[WHAT YOU WILL DO]
Return the lines below in which the string "always" occurs.
::: INPUT RECORDS
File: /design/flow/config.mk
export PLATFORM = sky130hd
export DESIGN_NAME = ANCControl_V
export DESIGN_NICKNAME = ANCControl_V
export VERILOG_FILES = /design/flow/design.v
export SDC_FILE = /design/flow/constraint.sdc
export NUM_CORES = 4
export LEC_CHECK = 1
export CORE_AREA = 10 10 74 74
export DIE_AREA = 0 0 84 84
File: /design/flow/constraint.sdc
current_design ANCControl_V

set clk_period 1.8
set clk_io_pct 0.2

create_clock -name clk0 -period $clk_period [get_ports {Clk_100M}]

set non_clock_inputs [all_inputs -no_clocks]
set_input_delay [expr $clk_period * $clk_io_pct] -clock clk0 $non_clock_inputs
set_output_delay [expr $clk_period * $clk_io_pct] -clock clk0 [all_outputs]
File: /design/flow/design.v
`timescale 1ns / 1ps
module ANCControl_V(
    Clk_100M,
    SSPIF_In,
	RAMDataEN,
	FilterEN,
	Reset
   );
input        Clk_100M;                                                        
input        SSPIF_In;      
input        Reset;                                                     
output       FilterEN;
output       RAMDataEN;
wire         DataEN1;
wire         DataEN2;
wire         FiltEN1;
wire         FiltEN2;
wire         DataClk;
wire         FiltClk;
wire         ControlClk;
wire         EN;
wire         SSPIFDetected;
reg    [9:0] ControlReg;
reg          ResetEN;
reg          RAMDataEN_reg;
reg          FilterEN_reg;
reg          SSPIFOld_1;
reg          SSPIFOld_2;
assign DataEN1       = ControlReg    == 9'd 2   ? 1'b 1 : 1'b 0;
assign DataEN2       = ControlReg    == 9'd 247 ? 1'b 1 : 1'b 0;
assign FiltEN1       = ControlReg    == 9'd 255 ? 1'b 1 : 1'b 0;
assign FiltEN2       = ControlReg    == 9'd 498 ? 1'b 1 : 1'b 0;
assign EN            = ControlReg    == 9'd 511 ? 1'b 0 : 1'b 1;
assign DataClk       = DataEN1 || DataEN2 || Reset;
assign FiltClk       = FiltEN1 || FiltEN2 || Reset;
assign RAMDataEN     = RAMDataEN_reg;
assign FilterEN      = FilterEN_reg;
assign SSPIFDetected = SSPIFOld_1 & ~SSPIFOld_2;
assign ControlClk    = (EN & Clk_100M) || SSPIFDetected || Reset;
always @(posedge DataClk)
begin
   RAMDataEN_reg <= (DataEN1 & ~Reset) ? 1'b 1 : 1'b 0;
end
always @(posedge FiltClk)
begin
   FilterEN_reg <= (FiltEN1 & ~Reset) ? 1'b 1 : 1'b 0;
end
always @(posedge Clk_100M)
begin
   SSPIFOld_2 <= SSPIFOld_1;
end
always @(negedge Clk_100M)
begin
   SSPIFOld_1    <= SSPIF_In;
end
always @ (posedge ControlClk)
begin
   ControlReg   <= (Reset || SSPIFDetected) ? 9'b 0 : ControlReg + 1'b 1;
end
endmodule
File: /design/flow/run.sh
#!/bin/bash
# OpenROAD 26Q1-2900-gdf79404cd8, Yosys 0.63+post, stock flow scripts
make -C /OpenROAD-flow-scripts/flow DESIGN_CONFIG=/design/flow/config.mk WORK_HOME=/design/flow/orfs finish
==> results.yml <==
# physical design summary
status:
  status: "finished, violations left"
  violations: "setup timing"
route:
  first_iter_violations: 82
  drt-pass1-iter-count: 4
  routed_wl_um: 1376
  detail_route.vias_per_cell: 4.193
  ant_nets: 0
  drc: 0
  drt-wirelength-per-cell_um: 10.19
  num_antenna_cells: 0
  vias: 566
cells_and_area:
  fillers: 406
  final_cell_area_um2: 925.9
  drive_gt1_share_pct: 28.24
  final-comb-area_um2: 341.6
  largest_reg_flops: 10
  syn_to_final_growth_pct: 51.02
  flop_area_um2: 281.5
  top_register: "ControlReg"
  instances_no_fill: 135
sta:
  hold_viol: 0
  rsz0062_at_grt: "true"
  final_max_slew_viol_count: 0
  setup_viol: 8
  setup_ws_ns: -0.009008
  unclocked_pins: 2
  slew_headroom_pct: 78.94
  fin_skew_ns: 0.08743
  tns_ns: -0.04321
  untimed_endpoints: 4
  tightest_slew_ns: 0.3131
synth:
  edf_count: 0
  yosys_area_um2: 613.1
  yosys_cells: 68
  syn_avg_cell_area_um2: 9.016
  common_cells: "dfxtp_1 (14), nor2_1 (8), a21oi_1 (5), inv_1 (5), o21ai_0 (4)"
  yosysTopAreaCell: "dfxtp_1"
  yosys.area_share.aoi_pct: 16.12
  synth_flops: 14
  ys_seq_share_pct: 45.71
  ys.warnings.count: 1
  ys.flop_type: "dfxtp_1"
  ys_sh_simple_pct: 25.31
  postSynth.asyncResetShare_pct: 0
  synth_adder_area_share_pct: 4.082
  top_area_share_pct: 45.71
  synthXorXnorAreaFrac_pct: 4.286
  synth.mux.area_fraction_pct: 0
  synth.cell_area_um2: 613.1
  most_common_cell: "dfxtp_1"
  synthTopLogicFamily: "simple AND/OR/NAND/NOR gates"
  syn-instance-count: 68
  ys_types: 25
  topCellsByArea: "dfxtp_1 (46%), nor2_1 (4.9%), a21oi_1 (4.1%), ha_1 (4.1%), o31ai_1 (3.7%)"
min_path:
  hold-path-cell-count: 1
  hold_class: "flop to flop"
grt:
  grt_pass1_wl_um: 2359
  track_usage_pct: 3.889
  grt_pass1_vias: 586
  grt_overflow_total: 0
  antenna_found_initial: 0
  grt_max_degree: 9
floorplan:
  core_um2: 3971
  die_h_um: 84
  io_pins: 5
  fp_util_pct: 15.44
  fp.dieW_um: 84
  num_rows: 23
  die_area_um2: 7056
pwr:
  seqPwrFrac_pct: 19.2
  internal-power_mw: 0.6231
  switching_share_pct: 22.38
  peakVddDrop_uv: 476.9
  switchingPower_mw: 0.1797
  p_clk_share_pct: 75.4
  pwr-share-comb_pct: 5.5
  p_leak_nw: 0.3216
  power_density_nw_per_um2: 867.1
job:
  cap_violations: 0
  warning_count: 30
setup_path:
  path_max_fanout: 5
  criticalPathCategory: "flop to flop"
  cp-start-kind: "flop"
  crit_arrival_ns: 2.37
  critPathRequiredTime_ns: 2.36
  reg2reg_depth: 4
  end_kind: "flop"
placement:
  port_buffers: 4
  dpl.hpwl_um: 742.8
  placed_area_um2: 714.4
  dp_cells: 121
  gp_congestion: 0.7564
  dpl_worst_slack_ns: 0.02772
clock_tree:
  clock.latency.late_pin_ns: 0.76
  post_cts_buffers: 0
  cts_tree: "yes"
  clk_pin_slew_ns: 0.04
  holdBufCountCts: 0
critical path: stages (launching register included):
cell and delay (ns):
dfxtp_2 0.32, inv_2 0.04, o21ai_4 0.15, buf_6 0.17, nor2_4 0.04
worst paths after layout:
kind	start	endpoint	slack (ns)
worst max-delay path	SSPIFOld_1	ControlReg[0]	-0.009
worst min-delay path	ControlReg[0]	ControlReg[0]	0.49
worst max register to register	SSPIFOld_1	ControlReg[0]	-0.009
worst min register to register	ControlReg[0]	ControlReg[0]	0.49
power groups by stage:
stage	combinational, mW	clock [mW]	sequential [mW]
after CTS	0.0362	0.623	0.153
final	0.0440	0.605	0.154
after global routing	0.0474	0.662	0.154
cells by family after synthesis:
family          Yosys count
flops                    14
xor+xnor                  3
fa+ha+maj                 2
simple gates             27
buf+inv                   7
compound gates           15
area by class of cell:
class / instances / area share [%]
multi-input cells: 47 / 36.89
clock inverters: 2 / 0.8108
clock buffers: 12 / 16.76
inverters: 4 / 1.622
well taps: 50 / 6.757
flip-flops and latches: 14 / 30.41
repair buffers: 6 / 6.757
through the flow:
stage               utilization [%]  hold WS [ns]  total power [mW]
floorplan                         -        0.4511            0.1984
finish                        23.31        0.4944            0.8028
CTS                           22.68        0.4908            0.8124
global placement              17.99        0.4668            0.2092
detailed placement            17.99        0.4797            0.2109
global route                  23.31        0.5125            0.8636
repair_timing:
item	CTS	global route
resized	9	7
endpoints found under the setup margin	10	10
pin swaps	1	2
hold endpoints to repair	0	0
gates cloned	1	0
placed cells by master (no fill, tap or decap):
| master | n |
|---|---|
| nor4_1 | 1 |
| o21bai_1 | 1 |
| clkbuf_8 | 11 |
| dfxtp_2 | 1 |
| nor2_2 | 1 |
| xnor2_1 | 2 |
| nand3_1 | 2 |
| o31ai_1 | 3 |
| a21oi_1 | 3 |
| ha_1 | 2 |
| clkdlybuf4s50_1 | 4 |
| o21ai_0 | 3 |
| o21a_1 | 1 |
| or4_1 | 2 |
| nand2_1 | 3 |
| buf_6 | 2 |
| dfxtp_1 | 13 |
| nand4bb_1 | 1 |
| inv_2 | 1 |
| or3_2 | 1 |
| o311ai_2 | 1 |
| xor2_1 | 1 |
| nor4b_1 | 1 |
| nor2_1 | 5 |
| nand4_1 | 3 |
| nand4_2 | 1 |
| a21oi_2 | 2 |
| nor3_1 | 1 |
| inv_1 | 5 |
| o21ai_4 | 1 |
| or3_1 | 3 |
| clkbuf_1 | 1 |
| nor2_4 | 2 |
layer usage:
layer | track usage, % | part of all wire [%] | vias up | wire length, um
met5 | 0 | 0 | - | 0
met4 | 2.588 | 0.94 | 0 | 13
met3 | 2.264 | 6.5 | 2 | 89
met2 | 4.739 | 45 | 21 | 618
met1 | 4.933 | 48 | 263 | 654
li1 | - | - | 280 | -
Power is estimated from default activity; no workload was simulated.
::::::
::: INPUT RECORDS
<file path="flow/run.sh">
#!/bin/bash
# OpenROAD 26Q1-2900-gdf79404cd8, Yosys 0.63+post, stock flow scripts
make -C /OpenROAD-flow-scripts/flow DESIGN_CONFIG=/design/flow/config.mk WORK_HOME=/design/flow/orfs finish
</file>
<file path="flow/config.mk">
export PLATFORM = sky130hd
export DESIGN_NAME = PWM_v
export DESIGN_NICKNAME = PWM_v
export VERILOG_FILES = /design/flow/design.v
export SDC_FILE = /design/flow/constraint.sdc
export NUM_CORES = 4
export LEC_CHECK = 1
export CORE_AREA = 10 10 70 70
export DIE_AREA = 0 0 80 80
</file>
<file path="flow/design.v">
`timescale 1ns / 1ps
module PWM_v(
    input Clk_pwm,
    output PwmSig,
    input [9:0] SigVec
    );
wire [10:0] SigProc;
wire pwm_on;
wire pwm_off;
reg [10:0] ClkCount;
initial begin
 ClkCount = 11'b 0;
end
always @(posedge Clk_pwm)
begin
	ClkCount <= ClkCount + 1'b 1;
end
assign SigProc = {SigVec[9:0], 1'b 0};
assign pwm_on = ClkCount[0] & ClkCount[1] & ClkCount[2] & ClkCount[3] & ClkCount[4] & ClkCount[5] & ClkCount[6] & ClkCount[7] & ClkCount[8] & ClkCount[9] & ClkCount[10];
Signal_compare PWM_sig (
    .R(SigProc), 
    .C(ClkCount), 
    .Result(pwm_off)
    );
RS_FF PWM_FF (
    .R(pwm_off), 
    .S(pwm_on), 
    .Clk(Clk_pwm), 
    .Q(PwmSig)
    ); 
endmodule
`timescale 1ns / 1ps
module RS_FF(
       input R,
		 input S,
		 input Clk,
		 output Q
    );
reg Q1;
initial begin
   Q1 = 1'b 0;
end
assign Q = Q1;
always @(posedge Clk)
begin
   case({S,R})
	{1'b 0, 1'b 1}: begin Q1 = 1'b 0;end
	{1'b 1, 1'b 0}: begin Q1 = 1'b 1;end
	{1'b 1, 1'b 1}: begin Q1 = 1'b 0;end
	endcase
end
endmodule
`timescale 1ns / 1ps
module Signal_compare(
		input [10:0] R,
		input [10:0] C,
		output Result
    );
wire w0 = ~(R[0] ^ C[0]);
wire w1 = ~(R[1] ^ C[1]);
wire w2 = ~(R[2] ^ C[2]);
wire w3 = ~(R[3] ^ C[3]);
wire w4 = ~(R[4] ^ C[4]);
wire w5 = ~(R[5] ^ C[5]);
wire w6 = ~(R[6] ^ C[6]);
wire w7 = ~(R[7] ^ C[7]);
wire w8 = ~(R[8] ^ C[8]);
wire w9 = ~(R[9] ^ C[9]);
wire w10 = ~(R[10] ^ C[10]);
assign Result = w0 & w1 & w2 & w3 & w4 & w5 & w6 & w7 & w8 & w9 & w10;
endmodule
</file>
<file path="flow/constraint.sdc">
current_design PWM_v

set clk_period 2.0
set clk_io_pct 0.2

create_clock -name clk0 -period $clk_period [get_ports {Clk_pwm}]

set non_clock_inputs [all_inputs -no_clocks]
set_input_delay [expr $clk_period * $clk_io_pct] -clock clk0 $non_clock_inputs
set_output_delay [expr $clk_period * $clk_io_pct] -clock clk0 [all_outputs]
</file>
::::::
::: INPUT RECORDS
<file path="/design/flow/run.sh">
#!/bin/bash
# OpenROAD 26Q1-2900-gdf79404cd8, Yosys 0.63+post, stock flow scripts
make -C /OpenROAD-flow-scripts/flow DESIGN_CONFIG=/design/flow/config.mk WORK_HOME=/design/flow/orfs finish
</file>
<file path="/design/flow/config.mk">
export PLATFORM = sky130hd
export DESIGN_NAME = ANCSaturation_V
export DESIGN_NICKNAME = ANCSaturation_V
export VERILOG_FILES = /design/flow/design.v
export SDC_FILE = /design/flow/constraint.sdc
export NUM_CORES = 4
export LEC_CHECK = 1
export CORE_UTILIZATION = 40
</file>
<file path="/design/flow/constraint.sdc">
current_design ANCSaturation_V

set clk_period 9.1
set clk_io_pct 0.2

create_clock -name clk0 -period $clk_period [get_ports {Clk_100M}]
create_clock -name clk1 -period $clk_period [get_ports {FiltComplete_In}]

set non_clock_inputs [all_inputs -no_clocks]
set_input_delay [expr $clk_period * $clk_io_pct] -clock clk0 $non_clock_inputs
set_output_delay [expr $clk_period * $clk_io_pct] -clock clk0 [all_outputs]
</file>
::::::
[EXERCISE RESULT]
always @(posedge DataClk)
always @(posedge FiltClk)
always @(posedge Clk_100M)
always @(negedge Clk_100M)
always @ (posedge ControlClk)
always @(posedge Clk_pwm)
always @(posedge Clk)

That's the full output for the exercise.